## Source records

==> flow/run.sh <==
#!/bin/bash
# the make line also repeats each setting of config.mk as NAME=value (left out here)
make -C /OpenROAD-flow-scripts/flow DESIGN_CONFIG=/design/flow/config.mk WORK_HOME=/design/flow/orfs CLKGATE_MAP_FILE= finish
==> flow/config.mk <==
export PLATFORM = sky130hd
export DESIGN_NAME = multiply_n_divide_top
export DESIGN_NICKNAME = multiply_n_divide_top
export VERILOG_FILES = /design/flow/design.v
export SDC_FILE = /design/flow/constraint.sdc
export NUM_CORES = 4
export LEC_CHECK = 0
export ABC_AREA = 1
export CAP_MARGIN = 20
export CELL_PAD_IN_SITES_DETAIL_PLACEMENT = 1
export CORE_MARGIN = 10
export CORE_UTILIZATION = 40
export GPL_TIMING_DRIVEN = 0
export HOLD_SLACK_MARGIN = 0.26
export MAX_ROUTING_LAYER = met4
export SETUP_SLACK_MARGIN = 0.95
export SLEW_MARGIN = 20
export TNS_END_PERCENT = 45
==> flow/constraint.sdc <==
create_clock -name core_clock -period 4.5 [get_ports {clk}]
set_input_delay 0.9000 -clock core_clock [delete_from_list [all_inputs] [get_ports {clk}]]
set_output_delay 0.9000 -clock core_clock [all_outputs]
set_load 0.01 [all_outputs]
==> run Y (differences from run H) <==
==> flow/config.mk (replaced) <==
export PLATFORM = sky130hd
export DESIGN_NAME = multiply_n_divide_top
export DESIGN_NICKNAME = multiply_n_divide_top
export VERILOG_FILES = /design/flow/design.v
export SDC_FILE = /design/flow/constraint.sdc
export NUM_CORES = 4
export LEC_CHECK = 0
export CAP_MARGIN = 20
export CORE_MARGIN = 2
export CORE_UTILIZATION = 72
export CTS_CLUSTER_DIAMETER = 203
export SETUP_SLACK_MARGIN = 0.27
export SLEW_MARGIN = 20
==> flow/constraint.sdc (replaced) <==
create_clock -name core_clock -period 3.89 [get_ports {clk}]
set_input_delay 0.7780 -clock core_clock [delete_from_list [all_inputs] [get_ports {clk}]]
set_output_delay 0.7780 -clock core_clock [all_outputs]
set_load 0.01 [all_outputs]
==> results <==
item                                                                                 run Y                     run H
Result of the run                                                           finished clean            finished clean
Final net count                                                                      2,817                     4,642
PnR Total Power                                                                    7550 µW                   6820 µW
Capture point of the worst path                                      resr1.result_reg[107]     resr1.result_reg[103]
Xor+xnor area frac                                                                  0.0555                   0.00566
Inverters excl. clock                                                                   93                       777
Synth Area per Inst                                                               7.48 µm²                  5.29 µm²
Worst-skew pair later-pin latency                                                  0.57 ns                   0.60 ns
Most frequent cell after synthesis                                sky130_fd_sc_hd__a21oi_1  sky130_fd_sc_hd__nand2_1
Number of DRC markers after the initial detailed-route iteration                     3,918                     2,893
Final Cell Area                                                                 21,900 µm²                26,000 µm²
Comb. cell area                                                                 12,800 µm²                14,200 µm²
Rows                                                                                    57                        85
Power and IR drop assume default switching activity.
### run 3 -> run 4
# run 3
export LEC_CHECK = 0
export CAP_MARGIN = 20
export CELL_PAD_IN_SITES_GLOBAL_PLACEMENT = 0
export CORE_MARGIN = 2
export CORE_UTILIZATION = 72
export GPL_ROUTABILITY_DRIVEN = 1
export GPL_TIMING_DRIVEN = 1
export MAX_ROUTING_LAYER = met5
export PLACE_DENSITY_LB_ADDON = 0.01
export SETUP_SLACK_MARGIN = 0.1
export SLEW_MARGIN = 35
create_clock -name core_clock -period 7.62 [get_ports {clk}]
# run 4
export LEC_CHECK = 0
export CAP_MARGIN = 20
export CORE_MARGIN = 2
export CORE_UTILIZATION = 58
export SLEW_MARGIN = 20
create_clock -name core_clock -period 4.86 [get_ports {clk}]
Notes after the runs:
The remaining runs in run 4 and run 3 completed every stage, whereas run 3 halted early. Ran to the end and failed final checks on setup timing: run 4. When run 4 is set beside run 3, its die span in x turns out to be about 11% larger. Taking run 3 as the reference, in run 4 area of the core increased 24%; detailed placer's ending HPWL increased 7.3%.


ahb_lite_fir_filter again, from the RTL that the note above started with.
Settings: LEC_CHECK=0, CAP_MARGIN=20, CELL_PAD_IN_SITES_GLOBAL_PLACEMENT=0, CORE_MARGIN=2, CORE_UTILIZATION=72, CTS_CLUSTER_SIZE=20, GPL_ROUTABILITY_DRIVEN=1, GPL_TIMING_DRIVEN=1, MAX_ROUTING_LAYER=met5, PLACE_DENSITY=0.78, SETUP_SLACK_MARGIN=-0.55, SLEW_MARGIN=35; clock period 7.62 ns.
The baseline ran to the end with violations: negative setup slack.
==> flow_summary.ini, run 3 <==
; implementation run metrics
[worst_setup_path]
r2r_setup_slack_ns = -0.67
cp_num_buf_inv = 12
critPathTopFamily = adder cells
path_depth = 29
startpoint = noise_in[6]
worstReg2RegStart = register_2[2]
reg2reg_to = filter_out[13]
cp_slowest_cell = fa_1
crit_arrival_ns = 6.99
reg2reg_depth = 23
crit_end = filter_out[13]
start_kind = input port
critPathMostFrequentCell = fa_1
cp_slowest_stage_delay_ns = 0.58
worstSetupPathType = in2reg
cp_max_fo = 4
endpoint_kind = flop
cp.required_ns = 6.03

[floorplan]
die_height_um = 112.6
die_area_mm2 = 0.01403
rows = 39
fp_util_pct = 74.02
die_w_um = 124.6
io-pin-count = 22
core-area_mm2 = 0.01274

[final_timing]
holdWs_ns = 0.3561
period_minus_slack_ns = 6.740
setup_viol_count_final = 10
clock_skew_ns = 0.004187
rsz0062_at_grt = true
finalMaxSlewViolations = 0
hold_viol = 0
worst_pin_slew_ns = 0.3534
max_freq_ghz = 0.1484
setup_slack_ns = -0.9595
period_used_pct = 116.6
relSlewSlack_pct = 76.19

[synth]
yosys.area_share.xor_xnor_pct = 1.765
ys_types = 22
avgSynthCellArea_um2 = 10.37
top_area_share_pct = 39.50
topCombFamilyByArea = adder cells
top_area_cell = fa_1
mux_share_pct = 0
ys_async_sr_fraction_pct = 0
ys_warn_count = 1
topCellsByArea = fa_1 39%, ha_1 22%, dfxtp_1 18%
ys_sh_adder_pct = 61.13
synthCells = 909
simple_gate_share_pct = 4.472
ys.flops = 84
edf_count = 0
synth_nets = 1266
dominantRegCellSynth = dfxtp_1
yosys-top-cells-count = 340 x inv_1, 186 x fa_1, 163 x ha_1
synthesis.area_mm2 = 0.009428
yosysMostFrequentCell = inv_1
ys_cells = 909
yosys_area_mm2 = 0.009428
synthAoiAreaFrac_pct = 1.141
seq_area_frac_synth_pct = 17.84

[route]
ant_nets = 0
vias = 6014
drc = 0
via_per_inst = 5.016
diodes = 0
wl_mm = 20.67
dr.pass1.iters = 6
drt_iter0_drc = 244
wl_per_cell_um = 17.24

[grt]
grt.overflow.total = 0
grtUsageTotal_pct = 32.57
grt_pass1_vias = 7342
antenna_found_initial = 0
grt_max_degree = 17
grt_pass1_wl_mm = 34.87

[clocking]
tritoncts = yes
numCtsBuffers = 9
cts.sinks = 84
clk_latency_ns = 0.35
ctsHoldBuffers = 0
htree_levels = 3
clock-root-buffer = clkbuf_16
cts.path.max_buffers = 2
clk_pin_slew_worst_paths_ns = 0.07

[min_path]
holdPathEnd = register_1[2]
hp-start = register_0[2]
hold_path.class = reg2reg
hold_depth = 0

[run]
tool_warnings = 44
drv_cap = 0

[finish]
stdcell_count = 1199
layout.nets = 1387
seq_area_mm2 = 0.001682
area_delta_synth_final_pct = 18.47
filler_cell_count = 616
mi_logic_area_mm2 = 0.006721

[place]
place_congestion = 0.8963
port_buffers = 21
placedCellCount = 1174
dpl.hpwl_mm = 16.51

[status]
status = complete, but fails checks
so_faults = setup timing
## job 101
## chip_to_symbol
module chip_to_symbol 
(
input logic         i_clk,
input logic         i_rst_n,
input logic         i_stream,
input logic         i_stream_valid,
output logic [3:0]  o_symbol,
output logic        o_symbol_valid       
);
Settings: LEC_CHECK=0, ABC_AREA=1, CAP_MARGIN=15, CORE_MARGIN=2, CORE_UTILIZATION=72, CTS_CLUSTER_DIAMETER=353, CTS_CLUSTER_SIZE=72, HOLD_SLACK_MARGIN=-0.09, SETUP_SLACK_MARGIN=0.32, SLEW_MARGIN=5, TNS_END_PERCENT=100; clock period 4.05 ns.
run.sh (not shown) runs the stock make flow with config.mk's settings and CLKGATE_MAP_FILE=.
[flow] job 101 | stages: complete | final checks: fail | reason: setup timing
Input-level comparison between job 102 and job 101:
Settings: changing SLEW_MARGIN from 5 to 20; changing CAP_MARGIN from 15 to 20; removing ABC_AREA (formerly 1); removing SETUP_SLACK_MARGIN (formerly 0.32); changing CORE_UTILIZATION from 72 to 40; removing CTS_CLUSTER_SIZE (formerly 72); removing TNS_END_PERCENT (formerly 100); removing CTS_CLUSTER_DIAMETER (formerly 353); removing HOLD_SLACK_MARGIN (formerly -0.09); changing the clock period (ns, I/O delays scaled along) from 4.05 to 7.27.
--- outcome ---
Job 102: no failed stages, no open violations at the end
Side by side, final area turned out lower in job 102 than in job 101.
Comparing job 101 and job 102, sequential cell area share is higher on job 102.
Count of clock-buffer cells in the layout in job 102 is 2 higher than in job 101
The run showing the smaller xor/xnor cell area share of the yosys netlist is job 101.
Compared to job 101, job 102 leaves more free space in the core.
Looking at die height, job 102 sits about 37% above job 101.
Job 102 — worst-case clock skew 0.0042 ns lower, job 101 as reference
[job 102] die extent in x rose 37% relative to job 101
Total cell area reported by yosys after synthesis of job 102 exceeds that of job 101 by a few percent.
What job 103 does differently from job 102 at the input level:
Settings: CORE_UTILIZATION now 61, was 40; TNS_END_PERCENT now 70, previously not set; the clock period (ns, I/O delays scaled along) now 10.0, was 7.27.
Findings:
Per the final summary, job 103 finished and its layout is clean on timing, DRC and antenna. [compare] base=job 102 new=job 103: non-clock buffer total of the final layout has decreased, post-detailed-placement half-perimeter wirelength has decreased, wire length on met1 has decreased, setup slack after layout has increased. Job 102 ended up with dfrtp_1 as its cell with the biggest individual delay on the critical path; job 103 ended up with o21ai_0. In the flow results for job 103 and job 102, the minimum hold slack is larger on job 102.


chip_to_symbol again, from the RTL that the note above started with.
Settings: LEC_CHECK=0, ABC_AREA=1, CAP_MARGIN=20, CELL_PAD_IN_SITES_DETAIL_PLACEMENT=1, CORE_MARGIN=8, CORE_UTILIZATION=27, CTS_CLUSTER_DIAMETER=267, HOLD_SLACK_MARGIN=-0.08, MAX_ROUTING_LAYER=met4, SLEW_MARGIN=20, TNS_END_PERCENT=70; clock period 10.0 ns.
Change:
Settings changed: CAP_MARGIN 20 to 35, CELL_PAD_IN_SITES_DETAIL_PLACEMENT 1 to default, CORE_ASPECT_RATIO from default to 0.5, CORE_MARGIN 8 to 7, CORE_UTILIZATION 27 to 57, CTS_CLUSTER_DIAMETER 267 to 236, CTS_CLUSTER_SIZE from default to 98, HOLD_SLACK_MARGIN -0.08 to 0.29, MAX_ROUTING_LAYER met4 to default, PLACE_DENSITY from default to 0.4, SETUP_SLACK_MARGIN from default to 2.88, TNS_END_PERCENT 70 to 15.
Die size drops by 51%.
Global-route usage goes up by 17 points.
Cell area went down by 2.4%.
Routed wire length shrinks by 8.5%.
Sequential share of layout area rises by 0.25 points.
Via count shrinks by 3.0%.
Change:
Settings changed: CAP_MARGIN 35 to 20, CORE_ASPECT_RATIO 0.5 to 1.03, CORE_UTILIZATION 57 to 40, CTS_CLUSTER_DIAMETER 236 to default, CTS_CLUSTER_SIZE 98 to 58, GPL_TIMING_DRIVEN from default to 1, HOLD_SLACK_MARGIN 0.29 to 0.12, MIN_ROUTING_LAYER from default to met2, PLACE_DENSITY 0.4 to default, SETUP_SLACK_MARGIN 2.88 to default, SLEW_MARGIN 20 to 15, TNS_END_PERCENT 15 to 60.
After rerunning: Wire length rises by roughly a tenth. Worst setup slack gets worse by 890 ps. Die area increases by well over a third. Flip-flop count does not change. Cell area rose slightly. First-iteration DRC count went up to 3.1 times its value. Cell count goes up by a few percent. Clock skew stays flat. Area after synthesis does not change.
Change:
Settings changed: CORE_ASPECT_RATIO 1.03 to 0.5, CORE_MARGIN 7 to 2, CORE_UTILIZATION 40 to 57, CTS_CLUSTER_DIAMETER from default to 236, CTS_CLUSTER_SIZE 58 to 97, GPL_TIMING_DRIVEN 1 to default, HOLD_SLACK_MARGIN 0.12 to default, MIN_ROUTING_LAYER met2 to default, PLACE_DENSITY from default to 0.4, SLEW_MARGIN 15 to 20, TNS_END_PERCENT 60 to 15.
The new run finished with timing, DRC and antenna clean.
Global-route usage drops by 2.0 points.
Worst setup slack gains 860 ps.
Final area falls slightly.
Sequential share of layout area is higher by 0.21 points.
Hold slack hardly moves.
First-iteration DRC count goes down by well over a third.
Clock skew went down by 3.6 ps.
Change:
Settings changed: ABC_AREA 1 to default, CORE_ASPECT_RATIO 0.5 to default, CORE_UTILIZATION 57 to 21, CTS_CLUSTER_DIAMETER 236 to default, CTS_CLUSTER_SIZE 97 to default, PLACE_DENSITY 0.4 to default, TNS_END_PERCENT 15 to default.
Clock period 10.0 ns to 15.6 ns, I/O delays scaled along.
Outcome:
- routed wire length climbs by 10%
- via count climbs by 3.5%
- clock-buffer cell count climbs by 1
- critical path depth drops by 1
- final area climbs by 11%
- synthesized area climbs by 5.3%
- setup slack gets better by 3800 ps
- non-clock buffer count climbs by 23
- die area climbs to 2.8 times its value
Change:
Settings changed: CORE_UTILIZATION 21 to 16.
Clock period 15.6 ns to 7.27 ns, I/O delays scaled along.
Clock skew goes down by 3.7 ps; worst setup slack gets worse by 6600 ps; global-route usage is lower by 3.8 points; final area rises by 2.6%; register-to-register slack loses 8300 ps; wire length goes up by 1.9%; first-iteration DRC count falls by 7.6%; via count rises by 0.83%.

--

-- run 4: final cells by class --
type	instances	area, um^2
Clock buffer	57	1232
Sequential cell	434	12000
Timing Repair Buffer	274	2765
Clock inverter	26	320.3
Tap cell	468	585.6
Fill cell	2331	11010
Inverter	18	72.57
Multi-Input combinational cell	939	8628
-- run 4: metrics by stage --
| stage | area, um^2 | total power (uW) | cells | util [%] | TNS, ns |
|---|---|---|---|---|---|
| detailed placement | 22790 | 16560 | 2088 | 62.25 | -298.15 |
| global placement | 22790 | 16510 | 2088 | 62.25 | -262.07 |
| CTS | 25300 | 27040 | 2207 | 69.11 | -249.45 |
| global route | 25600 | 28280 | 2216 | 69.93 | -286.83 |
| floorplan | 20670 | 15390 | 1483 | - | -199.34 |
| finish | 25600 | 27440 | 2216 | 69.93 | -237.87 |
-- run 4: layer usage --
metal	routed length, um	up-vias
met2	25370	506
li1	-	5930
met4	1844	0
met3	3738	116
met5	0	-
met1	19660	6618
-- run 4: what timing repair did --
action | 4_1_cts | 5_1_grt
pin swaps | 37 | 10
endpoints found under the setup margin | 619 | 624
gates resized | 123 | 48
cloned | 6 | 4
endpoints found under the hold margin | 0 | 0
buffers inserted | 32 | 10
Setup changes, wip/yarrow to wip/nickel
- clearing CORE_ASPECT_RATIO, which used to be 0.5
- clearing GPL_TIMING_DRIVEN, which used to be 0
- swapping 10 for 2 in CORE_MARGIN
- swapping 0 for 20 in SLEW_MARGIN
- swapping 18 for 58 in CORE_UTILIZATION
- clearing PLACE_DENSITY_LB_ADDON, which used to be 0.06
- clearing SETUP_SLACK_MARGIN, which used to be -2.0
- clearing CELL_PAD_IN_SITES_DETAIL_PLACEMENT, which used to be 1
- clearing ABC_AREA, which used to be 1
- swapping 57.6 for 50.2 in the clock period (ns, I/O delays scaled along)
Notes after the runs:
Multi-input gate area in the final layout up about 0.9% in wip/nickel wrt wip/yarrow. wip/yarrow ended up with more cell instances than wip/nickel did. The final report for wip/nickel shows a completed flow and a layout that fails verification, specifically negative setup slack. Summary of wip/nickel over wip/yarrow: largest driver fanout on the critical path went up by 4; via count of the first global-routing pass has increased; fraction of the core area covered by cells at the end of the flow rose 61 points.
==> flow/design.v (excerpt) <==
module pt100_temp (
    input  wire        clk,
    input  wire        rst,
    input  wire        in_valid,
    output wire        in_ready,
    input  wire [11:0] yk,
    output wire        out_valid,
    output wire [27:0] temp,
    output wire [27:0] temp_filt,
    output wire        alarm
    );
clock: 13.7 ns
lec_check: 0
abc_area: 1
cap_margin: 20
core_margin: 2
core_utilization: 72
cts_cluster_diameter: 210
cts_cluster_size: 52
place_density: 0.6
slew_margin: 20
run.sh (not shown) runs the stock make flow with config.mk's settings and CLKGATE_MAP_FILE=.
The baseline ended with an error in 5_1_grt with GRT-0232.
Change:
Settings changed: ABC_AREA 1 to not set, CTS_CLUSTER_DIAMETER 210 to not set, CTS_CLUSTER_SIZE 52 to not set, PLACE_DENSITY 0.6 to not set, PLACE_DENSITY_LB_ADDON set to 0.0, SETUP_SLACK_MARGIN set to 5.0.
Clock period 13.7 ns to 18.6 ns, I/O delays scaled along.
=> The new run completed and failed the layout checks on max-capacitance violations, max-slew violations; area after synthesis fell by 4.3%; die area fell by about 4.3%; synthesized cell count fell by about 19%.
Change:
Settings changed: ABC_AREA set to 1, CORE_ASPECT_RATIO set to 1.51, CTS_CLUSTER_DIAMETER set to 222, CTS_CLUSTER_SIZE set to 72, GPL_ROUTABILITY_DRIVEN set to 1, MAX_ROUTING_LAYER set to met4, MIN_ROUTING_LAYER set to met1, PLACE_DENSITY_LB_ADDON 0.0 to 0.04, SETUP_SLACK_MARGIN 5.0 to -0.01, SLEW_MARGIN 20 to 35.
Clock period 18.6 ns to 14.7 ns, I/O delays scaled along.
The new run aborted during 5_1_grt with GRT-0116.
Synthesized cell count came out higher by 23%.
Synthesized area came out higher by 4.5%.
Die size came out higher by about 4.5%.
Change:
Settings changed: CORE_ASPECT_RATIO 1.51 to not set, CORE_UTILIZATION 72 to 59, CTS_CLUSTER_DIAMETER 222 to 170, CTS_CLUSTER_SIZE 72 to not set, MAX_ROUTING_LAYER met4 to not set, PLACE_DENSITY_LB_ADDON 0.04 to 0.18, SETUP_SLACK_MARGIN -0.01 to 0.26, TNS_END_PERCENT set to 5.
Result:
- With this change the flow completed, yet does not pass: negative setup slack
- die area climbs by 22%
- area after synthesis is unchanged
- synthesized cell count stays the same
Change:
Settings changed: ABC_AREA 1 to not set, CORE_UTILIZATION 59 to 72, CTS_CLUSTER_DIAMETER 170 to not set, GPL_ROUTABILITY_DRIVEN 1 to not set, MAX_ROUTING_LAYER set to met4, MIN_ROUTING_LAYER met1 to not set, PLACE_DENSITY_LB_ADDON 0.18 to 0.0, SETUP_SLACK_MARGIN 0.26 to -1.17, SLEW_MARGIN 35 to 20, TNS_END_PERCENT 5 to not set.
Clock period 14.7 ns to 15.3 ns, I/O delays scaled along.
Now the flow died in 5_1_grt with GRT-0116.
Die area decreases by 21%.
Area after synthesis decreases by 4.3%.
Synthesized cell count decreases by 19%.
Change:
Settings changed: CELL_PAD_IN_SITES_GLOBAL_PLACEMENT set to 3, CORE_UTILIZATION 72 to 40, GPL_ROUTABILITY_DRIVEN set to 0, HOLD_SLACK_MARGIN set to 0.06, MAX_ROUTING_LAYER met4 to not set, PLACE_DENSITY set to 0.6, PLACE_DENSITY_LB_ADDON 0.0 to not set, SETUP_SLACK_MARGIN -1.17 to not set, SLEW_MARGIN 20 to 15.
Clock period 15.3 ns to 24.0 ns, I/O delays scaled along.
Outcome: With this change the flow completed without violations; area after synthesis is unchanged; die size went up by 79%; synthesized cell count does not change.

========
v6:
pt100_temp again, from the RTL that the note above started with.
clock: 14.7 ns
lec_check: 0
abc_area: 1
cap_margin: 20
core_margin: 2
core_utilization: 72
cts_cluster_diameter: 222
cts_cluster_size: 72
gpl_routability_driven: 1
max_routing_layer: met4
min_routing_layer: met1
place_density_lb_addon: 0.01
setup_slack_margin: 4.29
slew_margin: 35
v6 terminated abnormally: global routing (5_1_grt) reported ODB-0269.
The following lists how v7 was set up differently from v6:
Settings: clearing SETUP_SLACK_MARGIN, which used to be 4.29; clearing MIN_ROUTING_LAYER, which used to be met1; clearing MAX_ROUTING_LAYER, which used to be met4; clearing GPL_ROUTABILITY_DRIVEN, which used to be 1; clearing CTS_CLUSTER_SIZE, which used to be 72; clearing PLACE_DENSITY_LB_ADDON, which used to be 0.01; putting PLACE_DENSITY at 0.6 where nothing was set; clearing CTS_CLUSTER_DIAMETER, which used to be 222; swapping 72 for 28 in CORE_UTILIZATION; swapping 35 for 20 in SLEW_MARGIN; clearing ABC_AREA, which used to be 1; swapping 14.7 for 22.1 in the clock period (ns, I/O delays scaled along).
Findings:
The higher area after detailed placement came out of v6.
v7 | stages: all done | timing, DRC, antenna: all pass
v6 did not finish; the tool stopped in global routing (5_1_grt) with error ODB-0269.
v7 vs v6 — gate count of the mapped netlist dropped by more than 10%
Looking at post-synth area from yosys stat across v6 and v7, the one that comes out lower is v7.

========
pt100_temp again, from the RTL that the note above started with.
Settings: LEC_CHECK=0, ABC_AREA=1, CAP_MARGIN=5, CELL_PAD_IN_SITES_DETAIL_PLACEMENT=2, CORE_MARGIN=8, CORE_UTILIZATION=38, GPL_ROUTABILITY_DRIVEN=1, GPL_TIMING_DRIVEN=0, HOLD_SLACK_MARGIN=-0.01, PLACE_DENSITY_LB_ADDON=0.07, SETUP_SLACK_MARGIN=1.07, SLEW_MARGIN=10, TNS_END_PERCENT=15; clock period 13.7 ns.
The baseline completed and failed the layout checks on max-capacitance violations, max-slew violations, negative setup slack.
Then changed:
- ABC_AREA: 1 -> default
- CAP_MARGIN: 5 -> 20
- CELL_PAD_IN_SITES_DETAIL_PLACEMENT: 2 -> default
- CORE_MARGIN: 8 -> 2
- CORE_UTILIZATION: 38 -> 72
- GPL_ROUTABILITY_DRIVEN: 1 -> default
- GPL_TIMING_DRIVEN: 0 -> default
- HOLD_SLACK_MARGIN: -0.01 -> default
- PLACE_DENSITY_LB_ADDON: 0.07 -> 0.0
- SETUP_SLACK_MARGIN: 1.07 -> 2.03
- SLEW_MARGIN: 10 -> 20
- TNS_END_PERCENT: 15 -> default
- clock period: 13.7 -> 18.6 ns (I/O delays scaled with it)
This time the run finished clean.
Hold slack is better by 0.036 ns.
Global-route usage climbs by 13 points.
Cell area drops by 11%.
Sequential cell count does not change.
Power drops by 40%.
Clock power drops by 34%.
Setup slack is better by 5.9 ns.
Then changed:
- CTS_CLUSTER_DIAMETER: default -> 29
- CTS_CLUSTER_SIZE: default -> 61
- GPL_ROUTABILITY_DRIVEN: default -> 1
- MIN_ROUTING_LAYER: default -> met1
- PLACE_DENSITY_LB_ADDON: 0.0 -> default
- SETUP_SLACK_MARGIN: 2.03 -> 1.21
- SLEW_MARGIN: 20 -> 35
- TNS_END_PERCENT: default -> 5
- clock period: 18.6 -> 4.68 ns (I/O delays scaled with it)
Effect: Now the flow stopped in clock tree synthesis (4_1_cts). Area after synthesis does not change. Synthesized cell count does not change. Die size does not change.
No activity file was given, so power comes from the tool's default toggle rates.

## Required action
Return only the part of the records above that opens with the line containing "-- run 4: final" and closes with the line containing "62.25 | -262.07 |", ends included.

## Answer section
-- run 4: final cells by class --
type	instances	area, um^2
Clock buffer	57	1232
Sequential cell	434	12000
Timing Repair Buffer	274	2765
Clock inverter	26	320.3
Tap cell	468	585.6
Fill cell	2331	11010
Inverter	18	72.57
Multi-Input combinational cell	939	8628
-- run 4: metrics by stage --
| stage | area, um^2 | total power (uW) | cells | util [%] | TNS, ns |
|---|---|---|---|---|---|
| detailed placement | 22790 | 16560 | 2088 | 62.25 | -298.15 |
| global placement | 22790 | 16510 | 2088 | 62.25 | -262.07 |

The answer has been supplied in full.